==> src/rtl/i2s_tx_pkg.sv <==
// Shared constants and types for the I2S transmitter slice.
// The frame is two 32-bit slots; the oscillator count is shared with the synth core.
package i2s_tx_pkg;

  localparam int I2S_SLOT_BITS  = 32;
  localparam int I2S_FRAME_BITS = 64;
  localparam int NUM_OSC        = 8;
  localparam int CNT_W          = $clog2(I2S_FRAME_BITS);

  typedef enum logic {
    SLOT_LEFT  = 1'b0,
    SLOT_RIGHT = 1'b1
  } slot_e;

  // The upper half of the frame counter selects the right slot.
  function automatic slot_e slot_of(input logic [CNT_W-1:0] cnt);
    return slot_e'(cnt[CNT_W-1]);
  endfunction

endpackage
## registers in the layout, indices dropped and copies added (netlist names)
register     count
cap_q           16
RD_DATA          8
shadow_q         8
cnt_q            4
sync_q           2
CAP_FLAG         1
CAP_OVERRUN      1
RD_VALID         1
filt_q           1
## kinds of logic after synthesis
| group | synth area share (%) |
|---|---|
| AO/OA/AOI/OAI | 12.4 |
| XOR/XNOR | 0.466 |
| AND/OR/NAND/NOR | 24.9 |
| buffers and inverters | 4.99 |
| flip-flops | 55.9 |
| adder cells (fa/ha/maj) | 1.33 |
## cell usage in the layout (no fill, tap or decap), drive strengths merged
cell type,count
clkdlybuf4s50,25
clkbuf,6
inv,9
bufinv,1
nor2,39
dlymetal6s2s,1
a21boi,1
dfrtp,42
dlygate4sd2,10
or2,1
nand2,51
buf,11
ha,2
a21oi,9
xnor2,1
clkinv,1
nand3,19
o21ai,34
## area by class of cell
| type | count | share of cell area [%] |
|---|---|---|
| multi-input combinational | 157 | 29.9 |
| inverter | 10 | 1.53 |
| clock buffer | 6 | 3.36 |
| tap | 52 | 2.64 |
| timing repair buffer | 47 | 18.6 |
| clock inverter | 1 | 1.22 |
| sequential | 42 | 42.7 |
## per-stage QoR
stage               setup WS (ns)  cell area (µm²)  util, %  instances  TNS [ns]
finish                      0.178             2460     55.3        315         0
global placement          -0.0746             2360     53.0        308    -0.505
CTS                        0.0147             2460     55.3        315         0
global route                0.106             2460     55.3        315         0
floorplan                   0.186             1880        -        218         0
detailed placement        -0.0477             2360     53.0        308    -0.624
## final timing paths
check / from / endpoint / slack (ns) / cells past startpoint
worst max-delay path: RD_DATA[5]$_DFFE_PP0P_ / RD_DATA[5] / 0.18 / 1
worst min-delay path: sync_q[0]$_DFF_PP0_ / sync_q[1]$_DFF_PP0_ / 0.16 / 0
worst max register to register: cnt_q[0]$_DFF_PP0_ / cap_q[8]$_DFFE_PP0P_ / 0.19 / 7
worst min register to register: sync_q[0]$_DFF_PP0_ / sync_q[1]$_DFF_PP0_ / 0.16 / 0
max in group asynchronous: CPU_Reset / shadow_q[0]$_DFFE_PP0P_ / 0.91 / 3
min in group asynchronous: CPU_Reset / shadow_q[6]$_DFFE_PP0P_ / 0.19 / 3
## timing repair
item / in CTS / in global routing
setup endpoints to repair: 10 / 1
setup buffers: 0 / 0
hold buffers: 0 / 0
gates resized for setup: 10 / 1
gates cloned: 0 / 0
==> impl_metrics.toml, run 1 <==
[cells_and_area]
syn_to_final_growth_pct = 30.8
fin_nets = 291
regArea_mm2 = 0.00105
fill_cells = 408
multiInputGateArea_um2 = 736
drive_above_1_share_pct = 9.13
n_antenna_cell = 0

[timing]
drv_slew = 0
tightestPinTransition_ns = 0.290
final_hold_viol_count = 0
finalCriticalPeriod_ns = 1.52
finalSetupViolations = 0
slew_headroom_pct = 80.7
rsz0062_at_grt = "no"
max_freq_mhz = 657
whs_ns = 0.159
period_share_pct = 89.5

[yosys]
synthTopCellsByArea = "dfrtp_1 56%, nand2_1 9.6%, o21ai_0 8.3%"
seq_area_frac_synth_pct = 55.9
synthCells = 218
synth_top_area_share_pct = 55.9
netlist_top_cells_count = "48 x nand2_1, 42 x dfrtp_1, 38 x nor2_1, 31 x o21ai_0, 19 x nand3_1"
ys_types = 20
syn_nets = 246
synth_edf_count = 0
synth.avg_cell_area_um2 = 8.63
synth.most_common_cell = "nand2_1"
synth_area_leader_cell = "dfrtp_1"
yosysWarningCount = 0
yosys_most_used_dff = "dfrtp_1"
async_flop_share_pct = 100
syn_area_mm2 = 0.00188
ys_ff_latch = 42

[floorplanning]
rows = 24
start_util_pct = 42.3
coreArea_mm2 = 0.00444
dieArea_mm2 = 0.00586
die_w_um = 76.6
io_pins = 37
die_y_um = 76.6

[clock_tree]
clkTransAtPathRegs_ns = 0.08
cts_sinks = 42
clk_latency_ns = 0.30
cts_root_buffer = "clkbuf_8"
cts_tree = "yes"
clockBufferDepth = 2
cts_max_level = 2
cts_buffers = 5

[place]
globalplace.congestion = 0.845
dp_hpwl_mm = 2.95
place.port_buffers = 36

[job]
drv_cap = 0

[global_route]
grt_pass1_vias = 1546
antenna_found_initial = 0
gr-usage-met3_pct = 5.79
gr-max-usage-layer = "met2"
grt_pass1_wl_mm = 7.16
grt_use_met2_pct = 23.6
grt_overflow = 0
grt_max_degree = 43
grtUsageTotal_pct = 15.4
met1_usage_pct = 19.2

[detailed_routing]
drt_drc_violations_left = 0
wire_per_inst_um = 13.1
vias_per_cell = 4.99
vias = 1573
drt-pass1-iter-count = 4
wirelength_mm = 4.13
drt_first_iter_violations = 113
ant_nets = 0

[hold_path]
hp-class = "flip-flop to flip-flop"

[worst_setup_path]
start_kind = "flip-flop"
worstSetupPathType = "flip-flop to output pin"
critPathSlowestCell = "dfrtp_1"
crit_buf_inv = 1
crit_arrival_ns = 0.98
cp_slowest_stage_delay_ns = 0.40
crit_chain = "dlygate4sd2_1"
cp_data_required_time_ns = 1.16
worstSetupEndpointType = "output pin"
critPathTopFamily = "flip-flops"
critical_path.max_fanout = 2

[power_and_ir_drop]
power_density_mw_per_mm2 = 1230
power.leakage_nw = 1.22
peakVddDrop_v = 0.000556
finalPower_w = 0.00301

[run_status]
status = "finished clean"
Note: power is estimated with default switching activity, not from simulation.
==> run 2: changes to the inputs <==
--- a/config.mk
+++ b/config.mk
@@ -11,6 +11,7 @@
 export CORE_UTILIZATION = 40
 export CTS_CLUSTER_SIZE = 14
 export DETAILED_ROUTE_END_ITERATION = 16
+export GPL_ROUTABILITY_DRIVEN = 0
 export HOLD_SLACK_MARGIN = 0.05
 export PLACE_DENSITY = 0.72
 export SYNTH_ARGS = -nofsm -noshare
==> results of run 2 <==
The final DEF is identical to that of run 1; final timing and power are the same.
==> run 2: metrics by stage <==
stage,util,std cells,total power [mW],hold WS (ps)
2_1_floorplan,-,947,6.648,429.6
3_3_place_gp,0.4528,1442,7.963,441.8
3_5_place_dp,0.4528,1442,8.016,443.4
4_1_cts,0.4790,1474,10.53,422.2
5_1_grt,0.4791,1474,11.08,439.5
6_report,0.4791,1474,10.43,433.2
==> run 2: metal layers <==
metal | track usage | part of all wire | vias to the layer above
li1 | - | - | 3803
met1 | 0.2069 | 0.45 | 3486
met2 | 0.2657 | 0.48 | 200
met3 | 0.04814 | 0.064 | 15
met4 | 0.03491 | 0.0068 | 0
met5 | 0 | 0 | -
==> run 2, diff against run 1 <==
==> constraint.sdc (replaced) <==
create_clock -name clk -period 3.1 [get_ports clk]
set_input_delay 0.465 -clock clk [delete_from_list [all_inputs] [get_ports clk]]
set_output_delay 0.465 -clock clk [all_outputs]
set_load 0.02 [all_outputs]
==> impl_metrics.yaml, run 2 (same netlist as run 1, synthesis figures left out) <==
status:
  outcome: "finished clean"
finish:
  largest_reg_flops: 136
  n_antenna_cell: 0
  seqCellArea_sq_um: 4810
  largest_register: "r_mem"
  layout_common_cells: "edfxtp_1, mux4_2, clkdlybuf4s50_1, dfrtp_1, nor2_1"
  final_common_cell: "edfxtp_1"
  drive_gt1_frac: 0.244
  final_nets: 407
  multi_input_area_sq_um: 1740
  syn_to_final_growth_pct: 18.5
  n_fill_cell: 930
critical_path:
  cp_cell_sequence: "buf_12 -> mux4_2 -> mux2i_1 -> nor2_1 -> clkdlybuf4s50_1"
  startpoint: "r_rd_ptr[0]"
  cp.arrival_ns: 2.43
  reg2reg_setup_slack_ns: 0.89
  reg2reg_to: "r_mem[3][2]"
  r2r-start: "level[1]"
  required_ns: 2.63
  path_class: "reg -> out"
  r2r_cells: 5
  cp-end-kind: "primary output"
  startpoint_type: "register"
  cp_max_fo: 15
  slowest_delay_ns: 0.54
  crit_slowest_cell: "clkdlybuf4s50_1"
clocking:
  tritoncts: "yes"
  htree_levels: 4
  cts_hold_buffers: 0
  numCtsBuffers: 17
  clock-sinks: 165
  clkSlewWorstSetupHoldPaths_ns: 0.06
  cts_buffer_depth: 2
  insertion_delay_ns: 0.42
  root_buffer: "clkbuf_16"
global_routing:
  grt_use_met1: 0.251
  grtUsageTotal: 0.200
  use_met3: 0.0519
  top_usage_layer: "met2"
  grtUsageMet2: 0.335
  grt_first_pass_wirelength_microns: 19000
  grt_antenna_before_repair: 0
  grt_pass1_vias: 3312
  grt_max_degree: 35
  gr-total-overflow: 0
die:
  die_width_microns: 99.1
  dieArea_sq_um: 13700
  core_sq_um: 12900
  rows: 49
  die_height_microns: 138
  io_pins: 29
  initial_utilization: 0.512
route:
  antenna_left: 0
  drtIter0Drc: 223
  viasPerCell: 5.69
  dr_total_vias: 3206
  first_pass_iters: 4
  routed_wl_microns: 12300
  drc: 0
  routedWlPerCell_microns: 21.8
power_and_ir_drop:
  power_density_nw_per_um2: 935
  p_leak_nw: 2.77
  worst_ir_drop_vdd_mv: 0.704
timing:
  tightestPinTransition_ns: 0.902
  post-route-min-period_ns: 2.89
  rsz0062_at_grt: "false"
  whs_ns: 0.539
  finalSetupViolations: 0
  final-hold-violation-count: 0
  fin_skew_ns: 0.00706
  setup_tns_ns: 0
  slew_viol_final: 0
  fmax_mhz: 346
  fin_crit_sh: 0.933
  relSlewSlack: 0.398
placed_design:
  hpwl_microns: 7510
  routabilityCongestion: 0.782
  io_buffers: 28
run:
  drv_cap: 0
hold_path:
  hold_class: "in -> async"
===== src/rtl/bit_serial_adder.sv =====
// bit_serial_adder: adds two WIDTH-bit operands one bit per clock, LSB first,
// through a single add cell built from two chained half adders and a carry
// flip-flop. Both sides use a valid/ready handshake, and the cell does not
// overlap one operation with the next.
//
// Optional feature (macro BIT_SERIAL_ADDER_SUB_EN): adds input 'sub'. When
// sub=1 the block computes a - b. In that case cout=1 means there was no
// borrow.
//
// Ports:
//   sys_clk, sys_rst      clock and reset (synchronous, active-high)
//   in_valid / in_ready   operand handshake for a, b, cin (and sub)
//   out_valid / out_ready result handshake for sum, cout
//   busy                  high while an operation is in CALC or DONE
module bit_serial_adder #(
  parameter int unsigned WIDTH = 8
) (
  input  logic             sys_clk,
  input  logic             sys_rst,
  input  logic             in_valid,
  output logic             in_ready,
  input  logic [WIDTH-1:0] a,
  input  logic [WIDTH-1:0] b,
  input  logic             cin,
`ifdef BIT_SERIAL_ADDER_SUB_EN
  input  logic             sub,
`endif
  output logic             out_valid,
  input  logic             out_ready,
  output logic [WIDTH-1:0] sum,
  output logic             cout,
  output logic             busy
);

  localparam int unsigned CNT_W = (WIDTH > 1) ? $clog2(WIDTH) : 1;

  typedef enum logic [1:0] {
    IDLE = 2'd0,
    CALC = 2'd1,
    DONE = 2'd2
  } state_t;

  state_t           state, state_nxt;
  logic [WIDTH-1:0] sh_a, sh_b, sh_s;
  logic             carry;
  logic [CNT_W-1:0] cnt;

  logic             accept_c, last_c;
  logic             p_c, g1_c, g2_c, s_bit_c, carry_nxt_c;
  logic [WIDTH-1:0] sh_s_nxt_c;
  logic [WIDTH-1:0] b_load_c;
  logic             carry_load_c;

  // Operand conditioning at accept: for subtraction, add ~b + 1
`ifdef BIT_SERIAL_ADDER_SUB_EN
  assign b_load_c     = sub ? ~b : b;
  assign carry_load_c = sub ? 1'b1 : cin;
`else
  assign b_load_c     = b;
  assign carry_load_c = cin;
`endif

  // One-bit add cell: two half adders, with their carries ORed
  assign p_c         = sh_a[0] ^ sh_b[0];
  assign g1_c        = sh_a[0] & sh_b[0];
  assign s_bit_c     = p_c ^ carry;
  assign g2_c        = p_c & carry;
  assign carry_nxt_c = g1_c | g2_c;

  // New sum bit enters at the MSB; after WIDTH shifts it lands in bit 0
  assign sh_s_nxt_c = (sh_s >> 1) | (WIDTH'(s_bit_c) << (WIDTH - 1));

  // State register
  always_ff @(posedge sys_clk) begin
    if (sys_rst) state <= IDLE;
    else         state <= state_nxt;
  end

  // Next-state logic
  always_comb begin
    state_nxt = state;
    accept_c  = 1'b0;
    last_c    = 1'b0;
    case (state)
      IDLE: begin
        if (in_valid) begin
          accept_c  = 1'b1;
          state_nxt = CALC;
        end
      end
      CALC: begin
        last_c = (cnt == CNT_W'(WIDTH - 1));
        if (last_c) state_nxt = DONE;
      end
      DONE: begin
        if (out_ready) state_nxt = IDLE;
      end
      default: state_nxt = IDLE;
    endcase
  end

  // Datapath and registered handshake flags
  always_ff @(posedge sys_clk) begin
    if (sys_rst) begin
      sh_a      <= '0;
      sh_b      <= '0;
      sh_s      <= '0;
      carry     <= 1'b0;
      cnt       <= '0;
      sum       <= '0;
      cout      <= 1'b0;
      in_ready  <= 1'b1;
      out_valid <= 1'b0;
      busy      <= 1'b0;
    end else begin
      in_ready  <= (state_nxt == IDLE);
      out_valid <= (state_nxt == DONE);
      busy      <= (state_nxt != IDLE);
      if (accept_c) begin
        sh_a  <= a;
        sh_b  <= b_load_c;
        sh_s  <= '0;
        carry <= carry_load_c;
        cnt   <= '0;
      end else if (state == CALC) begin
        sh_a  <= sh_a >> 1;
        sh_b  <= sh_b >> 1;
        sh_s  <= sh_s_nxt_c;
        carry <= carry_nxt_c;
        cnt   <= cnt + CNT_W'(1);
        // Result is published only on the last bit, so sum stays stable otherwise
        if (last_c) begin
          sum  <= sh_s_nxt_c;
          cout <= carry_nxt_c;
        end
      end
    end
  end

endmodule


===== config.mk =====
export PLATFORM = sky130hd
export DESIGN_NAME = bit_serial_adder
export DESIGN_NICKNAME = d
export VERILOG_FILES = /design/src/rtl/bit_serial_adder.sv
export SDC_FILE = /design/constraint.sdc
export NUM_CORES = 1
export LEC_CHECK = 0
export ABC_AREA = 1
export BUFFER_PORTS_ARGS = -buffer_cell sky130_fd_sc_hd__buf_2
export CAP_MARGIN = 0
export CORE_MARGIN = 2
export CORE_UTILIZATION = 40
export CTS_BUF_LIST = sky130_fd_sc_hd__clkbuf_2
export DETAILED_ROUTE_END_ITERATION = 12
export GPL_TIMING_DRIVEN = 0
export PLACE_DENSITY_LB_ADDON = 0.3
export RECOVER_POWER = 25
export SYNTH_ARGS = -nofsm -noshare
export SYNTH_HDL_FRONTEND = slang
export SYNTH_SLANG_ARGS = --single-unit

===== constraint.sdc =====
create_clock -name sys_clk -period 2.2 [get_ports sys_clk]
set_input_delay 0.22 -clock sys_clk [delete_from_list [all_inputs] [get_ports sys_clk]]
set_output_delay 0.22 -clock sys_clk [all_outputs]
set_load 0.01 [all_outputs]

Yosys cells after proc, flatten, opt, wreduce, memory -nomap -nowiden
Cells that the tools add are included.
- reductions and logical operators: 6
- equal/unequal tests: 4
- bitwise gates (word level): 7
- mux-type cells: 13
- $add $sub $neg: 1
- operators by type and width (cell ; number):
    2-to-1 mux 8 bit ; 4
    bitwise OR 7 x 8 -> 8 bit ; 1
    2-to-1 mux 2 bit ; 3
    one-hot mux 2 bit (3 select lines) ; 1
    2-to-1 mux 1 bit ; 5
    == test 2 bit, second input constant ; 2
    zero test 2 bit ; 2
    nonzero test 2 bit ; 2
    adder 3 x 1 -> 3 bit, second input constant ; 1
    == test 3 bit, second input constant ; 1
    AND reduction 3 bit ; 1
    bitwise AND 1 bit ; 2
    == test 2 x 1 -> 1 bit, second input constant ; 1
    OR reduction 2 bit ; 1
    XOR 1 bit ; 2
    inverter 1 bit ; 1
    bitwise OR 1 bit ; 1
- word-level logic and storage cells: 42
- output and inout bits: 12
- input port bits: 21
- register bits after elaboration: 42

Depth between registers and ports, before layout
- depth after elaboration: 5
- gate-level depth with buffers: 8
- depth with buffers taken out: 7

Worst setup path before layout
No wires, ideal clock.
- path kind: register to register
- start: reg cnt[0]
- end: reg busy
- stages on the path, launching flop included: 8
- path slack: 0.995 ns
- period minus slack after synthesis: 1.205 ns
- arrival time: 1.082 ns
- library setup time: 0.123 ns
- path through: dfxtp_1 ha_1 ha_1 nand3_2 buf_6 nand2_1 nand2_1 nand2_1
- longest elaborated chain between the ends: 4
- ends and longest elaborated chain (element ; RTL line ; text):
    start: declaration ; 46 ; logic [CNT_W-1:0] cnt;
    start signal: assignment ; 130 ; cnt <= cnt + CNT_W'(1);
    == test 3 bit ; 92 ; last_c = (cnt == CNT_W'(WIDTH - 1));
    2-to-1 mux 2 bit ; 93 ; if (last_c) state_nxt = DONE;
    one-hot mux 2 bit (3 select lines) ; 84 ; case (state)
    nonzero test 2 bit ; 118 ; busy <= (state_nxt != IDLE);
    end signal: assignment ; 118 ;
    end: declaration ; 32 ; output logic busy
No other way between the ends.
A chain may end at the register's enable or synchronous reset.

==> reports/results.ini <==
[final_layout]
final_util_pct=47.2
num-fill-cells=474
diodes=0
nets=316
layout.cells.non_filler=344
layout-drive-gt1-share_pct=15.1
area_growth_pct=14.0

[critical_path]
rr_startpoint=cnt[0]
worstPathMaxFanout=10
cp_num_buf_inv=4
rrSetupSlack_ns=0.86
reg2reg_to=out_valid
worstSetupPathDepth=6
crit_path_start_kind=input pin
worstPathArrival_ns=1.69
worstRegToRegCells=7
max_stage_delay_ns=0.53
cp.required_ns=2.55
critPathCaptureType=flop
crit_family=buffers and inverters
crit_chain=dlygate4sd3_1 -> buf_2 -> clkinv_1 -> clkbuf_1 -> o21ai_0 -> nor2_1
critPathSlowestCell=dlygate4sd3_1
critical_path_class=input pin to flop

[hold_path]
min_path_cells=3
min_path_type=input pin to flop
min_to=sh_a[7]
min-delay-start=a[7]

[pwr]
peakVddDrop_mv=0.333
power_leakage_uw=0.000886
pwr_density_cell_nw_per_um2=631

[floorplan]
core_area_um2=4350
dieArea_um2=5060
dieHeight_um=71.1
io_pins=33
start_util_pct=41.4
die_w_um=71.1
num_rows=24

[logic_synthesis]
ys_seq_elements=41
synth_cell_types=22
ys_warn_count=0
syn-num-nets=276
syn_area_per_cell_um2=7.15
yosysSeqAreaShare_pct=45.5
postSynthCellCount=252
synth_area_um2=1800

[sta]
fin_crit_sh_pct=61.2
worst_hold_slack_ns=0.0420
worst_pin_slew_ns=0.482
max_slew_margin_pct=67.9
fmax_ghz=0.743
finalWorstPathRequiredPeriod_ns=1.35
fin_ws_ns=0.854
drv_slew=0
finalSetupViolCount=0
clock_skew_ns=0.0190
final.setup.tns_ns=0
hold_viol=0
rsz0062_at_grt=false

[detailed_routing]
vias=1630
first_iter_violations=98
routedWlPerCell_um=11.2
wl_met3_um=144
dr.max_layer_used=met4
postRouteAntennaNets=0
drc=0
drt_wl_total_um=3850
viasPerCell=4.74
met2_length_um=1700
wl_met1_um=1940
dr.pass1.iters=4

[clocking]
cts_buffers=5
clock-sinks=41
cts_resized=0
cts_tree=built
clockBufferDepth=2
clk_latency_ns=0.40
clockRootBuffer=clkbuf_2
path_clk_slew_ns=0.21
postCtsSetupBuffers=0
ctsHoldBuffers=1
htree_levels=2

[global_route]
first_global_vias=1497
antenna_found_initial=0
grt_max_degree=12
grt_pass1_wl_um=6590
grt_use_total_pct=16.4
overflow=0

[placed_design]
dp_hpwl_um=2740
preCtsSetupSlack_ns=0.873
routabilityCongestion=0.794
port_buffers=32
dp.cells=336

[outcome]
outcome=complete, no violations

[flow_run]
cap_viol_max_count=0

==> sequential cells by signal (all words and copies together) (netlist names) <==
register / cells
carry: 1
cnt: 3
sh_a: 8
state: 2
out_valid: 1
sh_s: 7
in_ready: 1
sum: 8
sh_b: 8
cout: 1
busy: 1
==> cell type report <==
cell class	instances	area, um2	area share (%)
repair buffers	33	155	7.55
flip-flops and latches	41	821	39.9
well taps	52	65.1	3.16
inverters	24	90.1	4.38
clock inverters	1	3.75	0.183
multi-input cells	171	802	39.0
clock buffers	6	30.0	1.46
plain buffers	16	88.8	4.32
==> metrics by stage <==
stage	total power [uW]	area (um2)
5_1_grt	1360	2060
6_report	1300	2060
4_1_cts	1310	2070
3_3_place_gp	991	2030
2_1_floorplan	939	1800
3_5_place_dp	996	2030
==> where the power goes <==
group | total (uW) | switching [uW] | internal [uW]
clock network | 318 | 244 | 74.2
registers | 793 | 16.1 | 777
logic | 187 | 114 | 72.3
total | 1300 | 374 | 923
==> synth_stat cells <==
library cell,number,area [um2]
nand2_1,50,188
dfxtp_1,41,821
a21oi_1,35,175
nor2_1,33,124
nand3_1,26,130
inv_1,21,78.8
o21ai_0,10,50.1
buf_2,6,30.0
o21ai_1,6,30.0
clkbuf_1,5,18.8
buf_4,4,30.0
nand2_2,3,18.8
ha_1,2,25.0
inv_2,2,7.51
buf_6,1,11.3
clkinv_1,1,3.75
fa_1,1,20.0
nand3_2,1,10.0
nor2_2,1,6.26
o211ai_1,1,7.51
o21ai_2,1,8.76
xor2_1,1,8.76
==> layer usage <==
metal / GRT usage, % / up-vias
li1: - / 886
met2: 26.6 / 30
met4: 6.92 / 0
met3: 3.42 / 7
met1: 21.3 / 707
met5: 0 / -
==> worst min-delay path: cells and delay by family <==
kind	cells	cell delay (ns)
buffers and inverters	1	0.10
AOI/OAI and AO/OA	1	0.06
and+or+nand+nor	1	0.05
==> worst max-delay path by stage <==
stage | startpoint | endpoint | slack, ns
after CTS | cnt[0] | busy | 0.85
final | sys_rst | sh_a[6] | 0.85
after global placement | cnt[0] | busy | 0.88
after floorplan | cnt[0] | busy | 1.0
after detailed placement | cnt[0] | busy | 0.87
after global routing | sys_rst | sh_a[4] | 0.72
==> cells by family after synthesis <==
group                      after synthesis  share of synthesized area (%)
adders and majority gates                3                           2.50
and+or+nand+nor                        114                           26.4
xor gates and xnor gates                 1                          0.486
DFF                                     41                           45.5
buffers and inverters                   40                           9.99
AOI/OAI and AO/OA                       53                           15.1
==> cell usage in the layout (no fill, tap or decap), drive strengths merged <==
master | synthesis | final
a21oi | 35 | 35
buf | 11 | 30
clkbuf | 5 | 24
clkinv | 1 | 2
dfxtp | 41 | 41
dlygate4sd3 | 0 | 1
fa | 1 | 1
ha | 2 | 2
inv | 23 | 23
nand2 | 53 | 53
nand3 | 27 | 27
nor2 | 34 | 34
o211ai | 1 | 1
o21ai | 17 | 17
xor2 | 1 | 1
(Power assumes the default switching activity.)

══════════

What to produce »
Please reproduce, exactly as they appear above, the lines from the line containing "export PLACE_DENSITY = 0.72" up to and including the line containing "3_3_place_gp,0.4528,1442,7.963,441.8".

Task answer »
 export PLACE_DENSITY = 0.72
 export SYNTH_ARGS = -nofsm -noshare
==> results of run 2 <==
The final DEF is identical to that of run 1; final timing and power are the same.
==> run 2: metrics by stage <==
stage,util,std cells,total power [mW],hold WS (ps)
2_1_floorplan,-,947,6.648,429.6
3_3_place_gp,0.4528,1442,7.963,441.8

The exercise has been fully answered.